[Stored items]
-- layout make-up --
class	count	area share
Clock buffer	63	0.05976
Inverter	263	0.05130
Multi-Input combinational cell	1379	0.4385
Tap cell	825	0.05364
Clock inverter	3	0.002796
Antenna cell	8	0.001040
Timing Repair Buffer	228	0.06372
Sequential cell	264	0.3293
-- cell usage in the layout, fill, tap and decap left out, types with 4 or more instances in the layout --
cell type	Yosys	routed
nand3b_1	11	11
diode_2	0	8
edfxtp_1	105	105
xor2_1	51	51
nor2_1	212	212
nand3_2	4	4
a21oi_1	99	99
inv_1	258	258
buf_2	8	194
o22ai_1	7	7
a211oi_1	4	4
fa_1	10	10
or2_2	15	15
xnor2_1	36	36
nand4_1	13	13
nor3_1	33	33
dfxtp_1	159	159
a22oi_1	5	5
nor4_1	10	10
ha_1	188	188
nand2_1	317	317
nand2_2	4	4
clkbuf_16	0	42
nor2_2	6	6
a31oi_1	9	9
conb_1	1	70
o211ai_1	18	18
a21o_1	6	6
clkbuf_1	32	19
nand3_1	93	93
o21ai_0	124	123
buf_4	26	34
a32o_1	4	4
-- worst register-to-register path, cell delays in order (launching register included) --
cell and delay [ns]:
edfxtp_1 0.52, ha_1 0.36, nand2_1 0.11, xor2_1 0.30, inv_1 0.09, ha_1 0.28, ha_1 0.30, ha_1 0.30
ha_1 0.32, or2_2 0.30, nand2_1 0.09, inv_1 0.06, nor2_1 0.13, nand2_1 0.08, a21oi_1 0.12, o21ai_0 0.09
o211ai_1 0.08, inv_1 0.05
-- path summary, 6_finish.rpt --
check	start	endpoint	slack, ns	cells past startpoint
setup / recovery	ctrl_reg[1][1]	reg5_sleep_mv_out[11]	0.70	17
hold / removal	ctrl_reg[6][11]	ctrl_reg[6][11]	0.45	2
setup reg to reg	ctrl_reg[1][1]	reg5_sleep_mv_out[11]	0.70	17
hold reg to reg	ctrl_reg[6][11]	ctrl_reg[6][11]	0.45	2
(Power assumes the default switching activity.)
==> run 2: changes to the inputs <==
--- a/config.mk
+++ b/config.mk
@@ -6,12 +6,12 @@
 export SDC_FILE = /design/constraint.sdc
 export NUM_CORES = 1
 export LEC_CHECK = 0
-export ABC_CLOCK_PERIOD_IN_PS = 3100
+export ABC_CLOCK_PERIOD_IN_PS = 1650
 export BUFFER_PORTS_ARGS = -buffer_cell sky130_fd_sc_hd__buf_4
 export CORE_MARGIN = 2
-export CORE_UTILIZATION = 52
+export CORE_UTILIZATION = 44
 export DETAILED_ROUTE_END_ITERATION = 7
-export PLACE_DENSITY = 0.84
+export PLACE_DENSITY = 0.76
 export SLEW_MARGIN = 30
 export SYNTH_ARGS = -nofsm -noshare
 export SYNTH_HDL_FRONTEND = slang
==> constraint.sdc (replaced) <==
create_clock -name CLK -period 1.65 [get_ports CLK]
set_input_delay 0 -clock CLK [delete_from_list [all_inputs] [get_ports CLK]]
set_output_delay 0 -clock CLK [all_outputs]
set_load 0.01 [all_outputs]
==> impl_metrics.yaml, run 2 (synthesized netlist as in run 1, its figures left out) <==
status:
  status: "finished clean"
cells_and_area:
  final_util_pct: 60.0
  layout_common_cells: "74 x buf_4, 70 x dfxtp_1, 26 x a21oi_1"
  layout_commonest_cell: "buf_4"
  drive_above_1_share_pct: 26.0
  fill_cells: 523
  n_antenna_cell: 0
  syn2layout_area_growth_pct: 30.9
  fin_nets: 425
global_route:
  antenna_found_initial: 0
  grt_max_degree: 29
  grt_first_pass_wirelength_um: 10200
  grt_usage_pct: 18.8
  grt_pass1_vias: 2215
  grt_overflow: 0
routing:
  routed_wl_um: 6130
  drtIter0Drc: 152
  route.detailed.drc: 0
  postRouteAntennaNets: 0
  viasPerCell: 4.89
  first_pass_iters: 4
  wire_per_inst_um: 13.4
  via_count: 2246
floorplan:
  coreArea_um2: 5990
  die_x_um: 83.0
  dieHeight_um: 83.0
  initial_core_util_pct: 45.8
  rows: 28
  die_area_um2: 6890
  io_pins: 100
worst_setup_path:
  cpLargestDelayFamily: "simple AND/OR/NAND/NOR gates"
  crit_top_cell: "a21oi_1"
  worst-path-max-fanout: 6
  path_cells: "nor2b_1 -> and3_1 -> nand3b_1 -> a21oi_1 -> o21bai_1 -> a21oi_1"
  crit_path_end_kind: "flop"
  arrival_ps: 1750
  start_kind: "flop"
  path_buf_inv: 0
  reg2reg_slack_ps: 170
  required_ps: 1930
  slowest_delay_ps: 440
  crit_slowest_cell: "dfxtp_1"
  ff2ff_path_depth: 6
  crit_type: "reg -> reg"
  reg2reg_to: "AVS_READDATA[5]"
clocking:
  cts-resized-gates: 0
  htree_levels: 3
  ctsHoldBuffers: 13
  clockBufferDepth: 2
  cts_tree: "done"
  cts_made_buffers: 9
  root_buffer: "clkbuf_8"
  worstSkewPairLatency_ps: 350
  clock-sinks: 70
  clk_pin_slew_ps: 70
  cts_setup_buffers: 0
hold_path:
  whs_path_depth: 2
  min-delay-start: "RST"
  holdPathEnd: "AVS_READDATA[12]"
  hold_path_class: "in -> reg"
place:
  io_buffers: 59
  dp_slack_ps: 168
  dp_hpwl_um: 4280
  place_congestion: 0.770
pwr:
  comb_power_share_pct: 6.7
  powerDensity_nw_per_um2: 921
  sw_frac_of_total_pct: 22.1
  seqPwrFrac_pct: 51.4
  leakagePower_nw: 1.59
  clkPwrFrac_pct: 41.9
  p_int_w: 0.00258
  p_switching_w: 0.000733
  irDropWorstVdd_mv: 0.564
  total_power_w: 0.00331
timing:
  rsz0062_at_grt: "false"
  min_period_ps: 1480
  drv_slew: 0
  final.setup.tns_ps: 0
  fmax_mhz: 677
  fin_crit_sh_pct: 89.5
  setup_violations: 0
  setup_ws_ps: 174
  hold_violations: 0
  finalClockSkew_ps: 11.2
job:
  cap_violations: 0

TASK STATEMENT: Could you reproduce, exactly, every line above from the line with "-export CORE_UTILIZATION = 52" to the line with "final_util_pct: 60.0", and no other line? Both ends count.

COMPLETED TASK:
-export CORE_UTILIZATION = 52
+export CORE_UTILIZATION = 44
 export DETAILED_ROUTE_END_ITERATION = 7
-export PLACE_DENSITY = 0.84
+export PLACE_DENSITY = 0.76
 export SLEW_MARGIN = 30
 export SYNTH_ARGS = -nofsm -noshare
 export SYNTH_HDL_FRONTEND = slang
==> constraint.sdc (replaced) <==
create_clock -name CLK -period 1.65 [get_ports CLK]
set_input_delay 0 -clock CLK [delete_from_list [all_inputs] [get_ports CLK]]
set_output_delay 0 -clock CLK [all_outputs]
set_load 0.01 [all_outputs]
==> impl_metrics.yaml, run 2 (synthesized netlist as in run 1, its figures left out) <==
status:
  status: "finished clean"
cells_and_area:
  final_util_pct: 60.0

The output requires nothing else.